* EXERCISE GOAL *
Pick each line that has "changes" out of the records.

[Collected data]
------------------------

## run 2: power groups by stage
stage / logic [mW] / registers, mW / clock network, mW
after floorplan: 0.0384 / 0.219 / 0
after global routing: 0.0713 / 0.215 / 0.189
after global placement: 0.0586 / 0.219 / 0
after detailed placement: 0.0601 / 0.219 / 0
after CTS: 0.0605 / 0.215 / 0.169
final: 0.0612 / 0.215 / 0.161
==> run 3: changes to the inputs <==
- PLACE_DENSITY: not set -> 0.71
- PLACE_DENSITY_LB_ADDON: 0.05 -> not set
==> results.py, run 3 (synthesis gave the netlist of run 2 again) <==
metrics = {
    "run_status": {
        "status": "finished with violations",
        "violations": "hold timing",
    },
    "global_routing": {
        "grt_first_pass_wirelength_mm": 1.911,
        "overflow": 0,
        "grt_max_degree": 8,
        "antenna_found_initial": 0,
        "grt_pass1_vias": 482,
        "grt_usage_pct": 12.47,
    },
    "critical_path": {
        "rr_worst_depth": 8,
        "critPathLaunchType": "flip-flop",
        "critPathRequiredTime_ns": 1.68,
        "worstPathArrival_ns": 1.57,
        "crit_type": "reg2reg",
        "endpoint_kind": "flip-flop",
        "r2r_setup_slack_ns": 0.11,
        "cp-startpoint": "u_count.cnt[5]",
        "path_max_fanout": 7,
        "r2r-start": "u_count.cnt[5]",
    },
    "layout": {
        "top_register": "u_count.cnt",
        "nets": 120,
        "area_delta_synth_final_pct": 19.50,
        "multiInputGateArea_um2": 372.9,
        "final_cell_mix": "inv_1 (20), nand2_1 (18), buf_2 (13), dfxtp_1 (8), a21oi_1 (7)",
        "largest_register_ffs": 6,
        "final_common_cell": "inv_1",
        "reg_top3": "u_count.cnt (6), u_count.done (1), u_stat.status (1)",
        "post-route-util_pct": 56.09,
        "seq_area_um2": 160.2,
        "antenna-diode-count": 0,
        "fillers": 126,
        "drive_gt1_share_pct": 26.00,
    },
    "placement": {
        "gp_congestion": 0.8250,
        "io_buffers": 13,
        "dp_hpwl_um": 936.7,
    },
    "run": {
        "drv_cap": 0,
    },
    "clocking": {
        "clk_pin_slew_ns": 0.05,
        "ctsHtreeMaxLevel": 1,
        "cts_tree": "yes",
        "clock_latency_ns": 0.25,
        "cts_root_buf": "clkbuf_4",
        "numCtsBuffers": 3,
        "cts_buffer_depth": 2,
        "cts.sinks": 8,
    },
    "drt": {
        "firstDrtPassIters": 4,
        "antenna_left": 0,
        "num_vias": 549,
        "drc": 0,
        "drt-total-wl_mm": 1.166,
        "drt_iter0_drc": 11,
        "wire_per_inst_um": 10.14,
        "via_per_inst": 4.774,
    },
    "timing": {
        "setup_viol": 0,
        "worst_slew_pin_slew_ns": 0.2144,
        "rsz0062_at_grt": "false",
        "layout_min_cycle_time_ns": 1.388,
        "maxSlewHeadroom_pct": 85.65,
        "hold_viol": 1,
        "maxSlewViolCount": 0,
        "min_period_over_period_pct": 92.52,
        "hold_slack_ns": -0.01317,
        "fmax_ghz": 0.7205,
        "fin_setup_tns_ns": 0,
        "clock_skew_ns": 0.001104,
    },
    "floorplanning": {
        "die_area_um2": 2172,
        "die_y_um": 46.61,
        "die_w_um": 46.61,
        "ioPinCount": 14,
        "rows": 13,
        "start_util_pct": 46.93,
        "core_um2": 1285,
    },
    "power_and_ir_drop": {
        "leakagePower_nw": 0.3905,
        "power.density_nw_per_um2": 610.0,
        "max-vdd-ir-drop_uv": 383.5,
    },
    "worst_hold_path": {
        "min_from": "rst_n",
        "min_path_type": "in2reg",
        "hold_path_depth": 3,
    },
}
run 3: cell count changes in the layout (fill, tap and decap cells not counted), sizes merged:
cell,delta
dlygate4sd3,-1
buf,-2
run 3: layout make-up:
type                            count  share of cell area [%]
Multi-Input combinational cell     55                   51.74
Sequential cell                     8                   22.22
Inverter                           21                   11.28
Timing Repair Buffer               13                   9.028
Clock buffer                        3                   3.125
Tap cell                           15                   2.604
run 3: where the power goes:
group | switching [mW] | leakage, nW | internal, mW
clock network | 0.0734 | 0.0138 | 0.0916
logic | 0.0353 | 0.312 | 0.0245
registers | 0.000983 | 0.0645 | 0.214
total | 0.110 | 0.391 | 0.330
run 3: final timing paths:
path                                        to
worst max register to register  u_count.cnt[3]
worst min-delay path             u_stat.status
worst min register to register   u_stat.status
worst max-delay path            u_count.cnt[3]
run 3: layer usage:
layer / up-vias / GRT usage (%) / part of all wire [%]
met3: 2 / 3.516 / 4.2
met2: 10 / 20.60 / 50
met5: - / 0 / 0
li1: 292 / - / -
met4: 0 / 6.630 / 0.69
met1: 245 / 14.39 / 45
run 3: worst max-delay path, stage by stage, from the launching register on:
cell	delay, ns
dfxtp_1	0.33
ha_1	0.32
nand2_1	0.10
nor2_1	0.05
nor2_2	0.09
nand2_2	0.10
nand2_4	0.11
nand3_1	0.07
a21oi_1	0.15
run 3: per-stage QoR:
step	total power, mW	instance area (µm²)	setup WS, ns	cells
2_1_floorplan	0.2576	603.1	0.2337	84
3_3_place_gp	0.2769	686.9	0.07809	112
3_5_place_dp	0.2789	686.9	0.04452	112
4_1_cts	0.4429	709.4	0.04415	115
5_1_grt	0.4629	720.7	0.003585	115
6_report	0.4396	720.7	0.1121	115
File: src/rtl/tod_pkg.sv
package tod_pkg;
  localparam logic [1:0] SPD_NONE = 2'd0;
  localparam logic [1:0] SPD_SLOW = 2'd1;
  localparam logic [1:0] SPD_MID  = 2'd2;
  localparam logic [1:0] SPD_FAST = 2'd3;

  localparam logic [1:0] ADR_LO  = 2'd0;
  localparam logic [1:0] ADR_HI  = 2'd1;
  localparam logic [1:0] ADR_INC = 2'd2;

  localparam int NARROW_CUT = 7;

  function automatic logic [31:0] base_inc(input logic [1:0] spd);
    case (spd)
      SPD_SLOW: base_inc = 32'h5000_0000;
      SPD_MID:  base_inc = 32'h4000_0000;
      default:  base_inc = 32'h6666_6666;
    endcase
  endfunction

  function automatic logic [5:0] base_shift(input logic [1:0] spd);
    case (spd)
      SPD_SLOW: base_shift = 6'd21;
      SPD_MID:  base_shift = 6'd24;
      default:  base_shift = 6'd28;
    endcase
  endfunction
endpackage

File: src/rtl/tod_inc_ctrl.sv
module tod_inc_ctrl
  import tod_pkg::*;
#(
  parameter bit NARROW = 1'b0,
  parameter int WORD_W = 32
) (
  input  logic              clk,
  input  logic              rst_n,
  input  logic [1:0]        speed,
  input  logic              tick,
  input  logic              inc_we,
  input  logic [WORD_W-1:0] inc_wdata,
  output logic              step,
  output logic [WORD_W-1:0] inc_val,
  output logic [WORD_W-1:0] inc_rdback,
  output logic [5:0]        shift
);
  localparam int INC_W = NARROW ? 24 : 31;
  localparam int CUT   = NARROW ? NARROW_CUT : 0;
  localparam int PER_W = WORD_W - 24;

  logic             init_q, init_d;
  logic [INC_W-1:0] inc_q, inc_d;
  logic [1:0]       spd_q, spd_d;

  always_comb begin
    init_d = init_q;
    inc_d  = inc_q;
    spd_d  = spd_q;
    if (!init_q) begin
      init_d = 1'b1;
      inc_d  = INC_W'(base_inc(speed) >> CUT);
      spd_d  = speed;
    end else if (inc_we) begin
      inc_d = inc_wdata[INC_W-1:0];
    end
  end

  always_ff @(posedge clk or negedge rst_n) begin
    if (!rst_n) begin
      init_q <= 1'b0;
      inc_q  <= '0;
      spd_q  <= SPD_NONE;
    end else begin
      init_q <= init_d;
      inc_q  <= inc_d;
      spd_q  <= spd_d;
    end
  end

  assign inc_val = WORD_W'(inc_q);
  assign shift   = base_shift(spd_q) - 6'(CUT);

  generate
    if (NARROW) begin : g_narrow
      logic [PER_W-1:0] per_q, per_d, cnt_q, cnt_d;
      logic             due;

      assign due = (per_q <= PER_W'(1)) || (cnt_q == per_q - PER_W'(1));

      always_comb begin
        per_d = per_q;
        cnt_d = cnt_q;
        if (!init_q) begin
          per_d = PER_W'(1);
          cnt_d = '0;
        end else if (inc_we) begin
          per_d = inc_wdata[WORD_W-1:24];
          cnt_d = '0;
        end else if (tick) begin
          cnt_d = due ? '0 : cnt_q + PER_W'(1);
        end
      end

      always_ff @(posedge clk or negedge rst_n) begin
        if (!rst_n) begin
          per_q <= '0;
          cnt_q <= '0;
        end else begin
          per_q <= per_d;
          cnt_q <= cnt_d;
        end
      end

      assign step       = init_q & tick & due;
      assign inc_rdback = {per_q, inc_q};


      period_cnt_chk: assert property (@(posedge clk) disable iff (!rst_n)
        (cnt_q == '0) || (cnt_q < per_q));
    end else begin : g_wide
      assign step       = init_q & tick;
      assign inc_rdback = {1'b0, inc_q};
    end
  endgenerate


  inc_write_chk: assert property (@(posedge clk) disable iff (!rst_n)
    (inc_we && init_q) |=> (inc_q == $past(inc_wdata[INC_W-1:0])));


  init_once_chk: assert property (@(posedge clk) disable iff (!rst_n)
    init_q |=> init_q);
endmodule

File: src/rtl/tod_time_acc.sv
module tod_time_acc #(
  parameter int WORD_W = 32
) (
  input  logic                clk,
  input  logic                rst_n,
  input  logic                step,
  input  logic [WORD_W-1:0]   inc,
  input  logic                wr_lo,
  input  logic                wr_hi,
  input  logic [WORD_W-1:0]   wdata,
  input  logic                rd_lo,
  output logic [2*WORD_W-1:0] time_o,
  output logic [WORD_W-1:0]   shadow_o
);
  localparam int TIME_W = 2 * WORD_W;

  logic [TIME_W-1:0] time_q, time_d;
  logic [WORD_W-1:0] shadow_q, shadow_d;
  logic              time_en, shadow_en;

  assign time_en   = wr_lo | wr_hi | step;
  assign shadow_en = rd_lo;

  always_comb begin
    time_d = time_q;
    if (wr_lo)      time_d[WORD_W-1:0]      = wdata;
    else if (wr_hi) time_d[TIME_W-1:WORD_W] = wdata;
    else if (step)  time_d = time_q + TIME_W'(inc);
    shadow_d = time_q[TIME_W-1:WORD_W];
  end

  always_ff @(posedge clk or negedge rst_n) begin
    if (!rst_n) begin
      time_q   <= '0;
      shadow_q <= '0;
    end else begin
      if (time_en)   time_q   <= time_d;
      if (shadow_en) shadow_q <= shadow_d;
    end
  end

  assign time_o   = time_q;
  assign shadow_o = shadow_q;


  hold_time_chk: assert property (@(posedge clk) disable iff (!rst_n)
    (!step && !wr_lo && !wr_hi) |=> $stable(time_q));


  write_hi_chk: assert property (@(posedge clk) disable iff (!rst_n)
    wr_hi |=> (time_q[TIME_W-1:WORD_W] == $past(wdata)) &&
              (time_q[WORD_W-1:0] == $past(time_q[WORD_W-1:0])));


  write_lo_chk: assert property (@(posedge clk) disable iff (!rst_n)
    wr_lo |=> (time_q[WORD_W-1:0] == $past(wdata)) &&
              (time_q[TIME_W-1:WORD_W] == $past(time_q[TIME_W-1:WORD_W])));


  shadow_cap_chk: assert property (@(posedge clk) disable iff (!rst_n)
    rd_lo |=> (shadow_q == $past(time_q[TIME_W-1:WORD_W])));
endmodule
### config.mk
export PLATFORM = sky130hd
export DESIGN_NAME = sdrm_burst
export DESIGN_NICKNAME = d
export VERILOG_FILES = /design/src/rtl/sdrm_burst.sv
export SDC_FILE = /design/constraint.sdc
export NUM_CORES = 1
export LEC_CHECK = 0
export ABC_AREA = 1
export BUFFER_PORTS_ARGS = -buffer_cell sky130_fd_sc_hd__buf_2
export CELL_PAD_IN_SITES_DETAIL_PLACEMENT = 1
export CELL_PAD_IN_SITES_GLOBAL_PLACEMENT = 1
export CORE_UTILIZATION = 40
export CTS_CLUSTER_DIAMETER = 30
export CTS_CLUSTER_SIZE = 40
export DETAILED_ROUTE_END_ITERATION = 8
export GPL_TIMING_DRIVEN = 0
export HOLD_SLACK_MARGIN = 0.15
export PLACE_DENSITY_LB_ADDON = 0.1
export SYNTH_ARGS = -nofsm -noshare
export SYNTH_HDL_FRONTEND = slang
export SYNTH_SLANG_ARGS = --single-unit
export TNS_END_PERCENT = 20
### constraint.sdc
create_clock -name clk -period 3.9 [get_ports clk]
set_input_delay 0.585 -clock clk [delete_from_list [all_inputs] [get_ports clk]]
set_output_delay 0.585 -clock clk [all_outputs]
set_load 0.02 [all_outputs]
### src/rtl/sdrm_burst.sv
module sdrm_burst #(
   parameter int ROW_W  = 11,
   parameter int COL_W  = 8,
   parameter int MAX_CL = 3
) (
   input  logic             clk,
   input  logic             rst_n,
   input  logic             start,
   input  logic             start_bank,
   input  logic [ROW_W-1:0] start_row,
   input  logic [COL_W-1:0] start_col,
   input  logic [2:0]       len_code,
   input  logic             stop_bst,
   input  logic [1:0]       pre_hit,
   input  logic [1:0]       cl,
   output logic             word_valid,
   output logic             word_bank,
   output logic [ROW_W-1:0] word_row,
   output logic [COL_W-1:0] word_col
);
   localparam int WORD_W = 2 + ROW_W + COL_W;

   logic             live, full, v0, bank_q;
   logic [ROW_W-1:0] row_q;
   logic [COL_W-1:0] col_q, mask_q, col_nx;
   logic [2:0]       rem_q;
   logic             stop;
   logic [WORD_W-1:0] issue_w, sel_w;
   logic [WORD_W-1:0] pipe [MAX_CL];

   assign stop   = stop_bst || pre_hit[bank_q];
   assign col_nx = (col_q & ~mask_q) | ((col_q + 1'b1) & mask_q);

   always_ff @(posedge clk or negedge rst_n) begin
      if (!rst_n) begin
         live <= 1'b0; full <= 1'b0; v0 <= 1'b0; bank_q <= 1'b0;
         row_q <= '0; col_q <= '0; mask_q <= '0; rem_q <= '0;
      end else if (start) begin
         live   <= 1'b1;
         v0     <= 1'b1;
         bank_q <= start_bank;
         row_q  <= start_row;
         col_q  <= start_col;
         full   <= len_code[2];
         mask_q <= len_code[2] ? '1 : COL_W'((8'd1 << len_code[1:0]) - 8'd1);
         rem_q  <= len_code[2] ? 3'd0 : 3'((4'd1 << len_code[1:0]) - 4'd1);
      end else if (live && !stop && (full || rem_q != 3'd0)) begin
         v0    <= 1'b1;
         col_q <= col_nx;
         if (!full) rem_q <= rem_q - 1'b1;
      end else begin
         live <= 1'b0;
         v0   <= 1'b0;
      end
   end

   assign issue_w = {v0, bank_q, row_q, col_q};

   // Latency line: stage i holds the word issued i edges earlier.
   always_comb pipe[0] = issue_w;
   for (genvar gi = 1; gi < MAX_CL; gi++) begin : g_lat
      always_ff @(posedge clk or negedge rst_n) begin
         if (!rst_n) pipe[gi] <= '0;
         else        pipe[gi] <= pipe[gi-1];
      end
   end

   always_comb begin
      sel_w = pipe[0];
      for (int i = 1; i < MAX_CL; i++)
         if (cl == 2'(i + 1)) sel_w = pipe[i];
   end

   assign {word_valid, word_bank, word_row, word_col} = sel_w;

   assert_stop_halts_R9: assert property (@(posedge clk) disable iff (!rst_n)
      (live && stop && !start) |=> !v0);
   assert_fixed_len_ends_R7: assert property (@(posedge clk) disable iff (!rst_n)
      (v0 && !full && rem_q == 3'd0 && !start) |=> !v0);
   assert_start_issues_R8: assert property (@(posedge clk) disable iff (!rst_n)
      start |=> (v0 && col_q == $past(start_col)));
endmodule

==> results_dict.tcl <==
set metrics [dict create \
    outcome "completed" \
    drive_gt1_frac 0.2075 \
    grt_antenna_before_repair 0 \
    fin_crit_ns 2.168 \
    floorplan.initialDensity 0.4219 \
    fmax_mhz 461.3 \
    routed_wl_microns 7489 \
    rsz0062_at_grt "false" \
    grt_max_degree 50 \
    p_per_area_mw_per_mm2 490.2 \
    clock_path_buffers 2 \
    synth-edff-count 0 \
    fp.coreArea_sq_mm 0.007370 \
    synthArstFlopShare 1.000 \
    synthDistinctLibCells 27 \
    worstMarginPinSlew_ns 0.6307 \
    wl_met2_microns 3661 \
    syn-num-nets 370 \
    via_per_inst 4.970 \
    hpwl_microns 5405 \
    met1_length_microns 3503 \
    ys_seq_elements 74 \
    clock_sinks 74 \
    p_leak_nw 1.868 \
    grt_pass1_wl_microns 13040 \
    syn_inst 335 \
    grt_pass1_vias 2673 \
    post_cts_resized 0 \
    grt.total_usage 0.2062 \
    grt-ovfl-total 0 \
    globalplace.congestion 0.7962 \
    synthToLayoutAreaGrowth_pct 19.36 \
    num_antenna_cells 0 \
    fin_tns_setup_ns 0 \
    worstPathArrival_ns 1.58 \
    wl_met3_microns 200 \
    avgSynthCellArea_sq_um 9.281 \
    drc 0 \
    cts_setup_buffers 0 \
    synth_area_sq_mm 0.003109 \
    finalHoldViolCount 0 \
    skew_ns 0.008676 \
    ios 52 \
    insertion_delay_ns 0.34 \
    ctsHoldBuffers 0 \
    clk_pin_slew_worst_paths_ns 0.08 \
    io_buffers 49 \
    cts_buffers 9 \
    holdWs_ns 0.1619 \
    critical_path_required_ns 3.31 \
    vias 2480 \
    num_rows 31 \
    die_area_sq_mm 0.008130 \
    postRouteAntennaNets 0 \
    period_share 0.5558 \
    die_x_microns 90.17 \
    drt_iter0_drc 122 \
    top_layer "met4" \
    die_h_microns 90.17 \
    cts_tree "done" \
    ys_seq_area_frac 0.5956 \
    htree_levels 3 \
    firstDrtPassIters 6 \
    synth_ff_type "dfrtp_1" \
    num-nets-final 431 \
    cap_violations 0 \
    vdd_drop_max_mv 0.1891 \
    setup_viol 0 \
    crit_fanout 10 \
    drv_slew 0 \
    worst_setup_path_end_kind "primary output" \
    critical_path_class "input port to primary output" \
    max_slew_margin 0.5795 \
    ys_warn_count 0 \
    hold_class "input port to async pin" \
    wl_per_cell_microns 15.01 \
    cp-start-kind "input port" \
    cts_root_buffer "clkbuf_8" \
]
cells in the final DEF, fill, tap and decap left out, drive strengths merged:
master and n:
a21oi 7, buf 60, bufinv 1, clkbuf 14, clkinv 3, clkinvlp 1, dfrtp 74, ha 4
inv 35, nand2 111, nand3 26, nand3b 1, nand4 5, nor2 13, o211ai 18, o21ai 21
o21bai 1, o22ai 2, or2 2, xnor2 1
report_power, final:
group	switching (mW)	internal, mW
clock network	0.281	0.327
logic	0.189	0.110
registers	0.0565	0.855
total	0.527	1.29
cell usage after synthesis, types with 2 or more instances:
master / count / area, sq um
nand2_1: 109 / 409.1
dfrtp_1: 74 / 1852
inv_1: 34 / 127.6
nand3_1: 25 / 125.1
o21ai_0: 20 / 100.1
o211ai_1: 18 / 135.1
nor2_1: 11 / 41.29
a21oi_1: 7 / 35.03
nand4_1: 5 / 31.28
buf_2: 4 / 20.02
buf_4: 4 / 30.03
ha_1: 4 / 50.05
clkbuf_1: 3 / 11.26
buf_6: 2 / 22.52
nand2_2: 2 / 12.51
o22ai_1: 2 / 12.51
per-stage QoR:
stage | area [sq um] | total power [mW] | util | worst slack, ns | cells
2_1_floorplan | 3109 | 1.107 | - | 1.984 | 335
3_3_place_gp | 3478 | 1.216 | 0.4720 | 1.719 | 483
3_5_place_dp | 3508 | 1.232 | 0.4761 | 1.704 | 484
4_1_cts | 3711 | 1.849 | 0.5036 | 1.698 | 499
5_1_grt | 3711 | 1.923 | 0.5036 | 1.605 | 499
6_report | 3711 | 1.819 | 0.5036 | 1.732 | 499
flip-flops by register name, summed over array words and instances, names as in the netlist, 3 cells and up, named ones only:
register and cells:
row_q 11, rem_q 3, mask_q 6, pipe 42
worst paths after layout:
kind | to | depth (start not counted) | slack [ns] | from
max | word_bank | 7 | 1.73 | cl[1]
min | rem_q[0] | 1 | 0.16 | rst_n
max reg2reg | flop | 9 | 2.42 | rem_q[0]
min reg2reg | pipe[0] | 0 | 0.38 | pipe[21]
max in group asynchronous | async pin | 2 | 3.19 | rst_n
min in group clk | pipe[0] | 0 | 0.38 | pipe[21]
final cells by class:
type	instances	area, sq um
buffer	13	83.83
clock buffer	11	151.4
clock inverter	4	51.30
fill	876	3659
inverter	36	137.6
multi-input combinational	212	1036
sequential	74	1852
tap	99	123.9
timing repair buffer	50	275.3
metal layers:
| metal | vias to the layer above | track usage |
|---|---|---|
| met3 | 12 | 0.03299 |
| met1 | 1229 | 0.2717 |
| li1 | 1203 | - |
| met5 | - | 0 |
| met4 | 0 | 0.09140 |
| met2 | 36 | 0.3359 |
cell families (layout without fill, tap and decap cells):
family,count (synthesis),after routing,share of synthesized area
and+or+nand+nor,158,158,0.2193
DFF,74,74,0.5956
AOI/OAI and AO/OA,49,49,0.09497
buffers and inverters,49,114,0.07123
adders and majority gates,4,4,0.01610
xor gates and xnor gates,1,1,0.002817
worst max-delay path, cell delays in order:
cell and delay (ns):
buf_4 0.15, inv_1 0.13, nor2_2 0.15, buf_4 0.20, nand2_1 0.07, o211ai_1 0.10
buf_2 0.20
No activity file was read; power rests on OpenSTA's default activity.
===== config.mk =====
export PLATFORM = sky130hd
export DESIGN_NAME = fxmul_top
export DESIGN_NICKNAME = d
export VERILOG_FILES = /design/src/rtl/fxmul_pkg.sv /design/src/rtl/fxmul_const_src.sv /design/src/rtl/fxmul_core.sv /design/src/rtl/fxmul_align.sv /design/src/rtl/fxmul_top.sv
export SDC_FILE = /design/constraint.sdc
export NUM_CORES = 2
export LEC_CHECK = 0
export BUFFER_PORTS_ARGS = -buffer_cell sky130_fd_sc_hd__buf_2
export CAP_MARGIN = 0
export CORE_ASPECT_RATIO = 0.6
export CORE_MARGIN = 1
export CORE_UTILIZATION = 60
export CTS_BUF_LIST = sky130_fd_sc_hd__clkbuf_2
export DETAILED_ROUTE_END_ITERATION = 8
export GPL_TIMING_DRIVEN = 0
export PLACE_DENSITY_LB_ADDON = 0.25
export SETUP_SLACK_MARGIN = 0.02
export SYNTH_ARGS = -nofsm -noshare
export SYNTH_HDL_FRONTEND = slang
export SYNTH_SLANG_ARGS = --single-unit
export TNS_END_PERCENT = 10

===== constraint.sdc =====
create_clock -name clk -period 11.38 [get_ports clk]
set_input_delay 2.276 -clock clk [delete_from_list [all_inputs] [get_ports clk]]
set_output_delay 2.276 -clock clk [all_outputs]
set_load 0.01 [all_outputs]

------------------------

* SOLVED PROBLEM *
==> run 3: changes to the inputs <==
run 3: cell count changes in the layout (fill, tap and decap cells not counted), sizes merged:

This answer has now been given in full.